Complete, exact copies of all entries are needed.

***

$ cat src/rtl/instr_fetch_unit.sv
// Instruction fetch unit: keeps one imem request in flight, parks a response in a
// one-entry skid register while downstream stalls, and flushes on a PC redirect.
module instr_fetch_unit #(
   parameter logic [7:0]  RESET_PC = 8'h00,
   parameter logic [15:0] NOP_WORD = 16'h0000
) (
   input  logic        clk,
   input  logic        rst,
   output logic        imem_req,
   output logic [7:0]  imem_addr,
   input  logic        imem_valid,
   input  logic [15:0] imem_rdata,
   input  logic        stall,
   input  logic        L_PC,
   input  logic        S11,
   input  logic        S10,
   input  logic [7:0]  OR2,
   input  logic [7:0]  NPC_in,
   input  logic [7:0]  dm_data,
   output logic [15:0] segment,
   output logic [7:0]  PC_in,
   output logic        seg_valid
);

   localparam int unsigned AW = 8;
   localparam int unsigned DW = 16;

   typedef enum logic [1:0] {
      ISSUE = 2'd0,
      WAIT  = 2'd1,
      HOLD  = 2'd2,
      DROP  = 2'd3
   } state_t;

   state_t        state;
   state_t        state_nxt;
   logic [AW-1:0] pc;
   logic [AW-1:0] pc_nxt;
   logic [AW-1:0] pc_inc;
   logic [AW-1:0] target;
   logic [DW-1:0] skid;
   logic [DW-1:0] skid_nxt;
   logic          skid_full;
   logic          skid_full_nxt;
   logic [DW-1:0] segment_nxt;
   logic [AW-1:0] pc_in_nxt;
   logic          seg_valid_nxt;

   assign pc_inc = AW'(pc + 1'b1);

   // Redirect target selection; the relative form wraps modulo 256.
   always_comb begin
      target = NPC_in;
      unique case ({S11, S10})
         2'b01:   target = AW'(NPC_in + OR2);
         2'b11:   target = OR2;
         2'b10:   target = dm_data;
         default: target = NPC_in;
      endcase
   end

   // A redirect in ISSUE suppresses the request so the old address never reaches memory.
   assign imem_req  = (state == ISSUE) && !rst && !L_PC;
   assign imem_addr = rst ? RESET_PC : pc;

   // Next-state and datapath update.
   always_comb begin
      state_nxt     = state;
      pc_nxt        = pc;
      segment_nxt   = segment;
      pc_in_nxt     = PC_in;
      seg_valid_nxt = seg_valid;
      skid_nxt      = skid;
      skid_full_nxt = skid_full;

      case (state)
         ISSUE: begin
            state_nxt = WAIT;
         end
         WAIT: begin
            if (imem_valid) begin
               if (!stall) begin
                  segment_nxt   = imem_rdata;
                  pc_in_nxt     = pc_inc;
                  seg_valid_nxt = 1'b1;
                  pc_nxt        = pc_inc;
                  state_nxt     = ISSUE;
               end else begin
                  skid_nxt      = imem_rdata;
                  skid_full_nxt = 1'b1;
                  state_nxt     = HOLD;
               end
            end
         end
         HOLD: begin
            if (!skid_full) begin
               state_nxt = ISSUE;
            end else if (!stall) begin
               segment_nxt   = skid;
               pc_in_nxt     = pc_inc;
               seg_valid_nxt = 1'b1;
               pc_nxt        = pc_inc;
               skid_full_nxt = 1'b0;
               state_nxt     = ISSUE;
            end
         end
         DROP: begin
            if (imem_valid) begin
               state_nxt = ISSUE;
            end
         end
         default: begin
            state_nxt = ISSUE;
         end
      endcase

      // Redirect overrides stall and any response arriving this cycle.
      if (L_PC) begin
         pc_nxt        = target;
         segment_nxt   = NOP_WORD;
         seg_valid_nxt = 1'b0;
         skid_full_nxt = 1'b0;
         if (((state == WAIT) || (state == DROP)) && !imem_valid) begin
            state_nxt = DROP;
         end else begin
            state_nxt = ISSUE;
         end
      end
   end

   always_ff @(posedge clk) begin
      if (rst) begin
         state     <= ISSUE;
         pc        <= RESET_PC;
         segment   <= NOP_WORD;
         PC_in     <= RESET_PC;
         seg_valid <= 1'b0;
         skid      <= '0;
         skid_full <= 1'b0;
      end else begin
         state     <= state_nxt;
         pc        <= pc_nxt;
         segment   <= segment_nxt;
         PC_in     <= pc_in_nxt;
         seg_valid <= seg_valid_nxt;
         skid      <= skid_nxt;
         skid_full <= skid_full_nxt;
      end
   end

endmodule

***

Exercise output
$ cat src/rtl/instr_fetch_unit.sv
// Instruction fetch unit: keeps one imem request in flight, parks a response in a
// one-entry skid register while downstream stalls, and flushes on a PC redirect.
module instr_fetch_unit #(
   parameter logic [7:0]  RESET_PC = 8'h00,
   parameter logic [15:0] NOP_WORD = 16'h0000
) (
   input  logic        clk,
   input  logic        rst,
   output logic        imem_req,
   output logic [7:0]  imem_addr,
   input  logic        imem_valid,
   input  logic [15:0] imem_rdata,
   input  logic        stall,
   input  logic        L_PC,
   input  logic        S11,
   input  logic        S10,
   input  logic [7:0]  OR2,
   input  logic [7:0]  NPC_in,
   input  logic [7:0]  dm_data,
   output logic [15:0] segment,
   output logic [7:0]  PC_in,
   output logic        seg_valid
);

   localparam int unsigned AW = 8;
   localparam int unsigned DW = 16;

   typedef enum logic [1:0] {
      ISSUE = 2'd0,
      WAIT  = 2'd1,
      HOLD  = 2'd2,
      DROP  = 2'd3
   } state_t;

   state_t        state;
   state_t        state_nxt;
   logic [AW-1:0] pc;
   logic [AW-1:0] pc_nxt;
   logic [AW-1:0] pc_inc;
   logic [AW-1:0] target;
   logic [DW-1:0] skid;
   logic [DW-1:0] skid_nxt;
   logic          skid_full;
   logic          skid_full_nxt;
   logic [DW-1:0] segment_nxt;
   logic [AW-1:0] pc_in_nxt;
   logic          seg_valid_nxt;

   assign pc_inc = AW'(pc + 1'b1);

   // Redirect target selection; the relative form wraps modulo 256.
   always_comb begin
      target = NPC_in;
      unique case ({S11, S10})
         2'b01:   target = AW'(NPC_in + OR2);
         2'b11:   target = OR2;
         2'b10:   target = dm_data;
         default: target = NPC_in;
      endcase
   end

   // A redirect in ISSUE suppresses the request so the old address never reaches memory.
   assign imem_req  = (state == ISSUE) && !rst && !L_PC;
   assign imem_addr = rst ? RESET_PC : pc;

   // Next-state and datapath update.
   always_comb begin
      state_nxt     = state;
      pc_nxt        = pc;
      segment_nxt   = segment;
      pc_in_nxt     = PC_in;
      seg_valid_nxt = seg_valid;
      skid_nxt      = skid;
      skid_full_nxt = skid_full;

      case (state)
         ISSUE: begin
            state_nxt = WAIT;
         end
         WAIT: begin
            if (imem_valid) begin
               if (!stall) begin
                  segment_nxt   = imem_rdata;
                  pc_in_nxt     = pc_inc;
                  seg_valid_nxt = 1'b1;
                  pc_nxt        = pc_inc;
                  state_nxt     = ISSUE;
               end else begin
                  skid_nxt      = imem_rdata;
                  skid_full_nxt = 1'b1;
                  state_nxt     = HOLD;
               end
            end
         end
         HOLD: begin
            if (!skid_full) begin
               state_nxt = ISSUE;
            end else if (!stall) begin
               segment_nxt   = skid;
               pc_in_nxt     = pc_inc;
               seg_valid_nxt = 1'b1;
               pc_nxt        = pc_inc;
               skid_full_nxt = 1'b0;
               state_nxt     = ISSUE;
            end
         end
         DROP: begin
            if (imem_valid) begin
               state_nxt = ISSUE;
            end
         end
         default: begin
            state_nxt = ISSUE;
         end
      endcase

      // Redirect overrides stall and any response arriving this cycle.
      if (L_PC) begin
         pc_nxt        = target;
         segment_nxt   = NOP_WORD;
         seg_valid_nxt = 1'b0;
         skid_full_nxt = 1'b0;
         if (((state == WAIT) || (state == DROP)) && !imem_valid) begin
            state_nxt = DROP;
         end else begin
            state_nxt = ISSUE;
         end
      end
   end

   always_ff @(posedge clk) begin
      if (rst) begin
         state     <= ISSUE;
         pc        <= RESET_PC;
         segment   <= NOP_WORD;
         PC_in     <= RESET_PC;
         seg_valid <= 1'b0;
         skid      <= '0;
         skid_full <= 1'b0;
      end else begin
         state     <= state_nxt;
         pc        <= pc_nxt;
         segment   <= segment_nxt;
         PC_in     <= pc_in_nxt;
         seg_valid <= seg_valid_nxt;
         skid      <= skid_nxt;
         skid_full <= skid_full_nxt;
      end
   end

endmodule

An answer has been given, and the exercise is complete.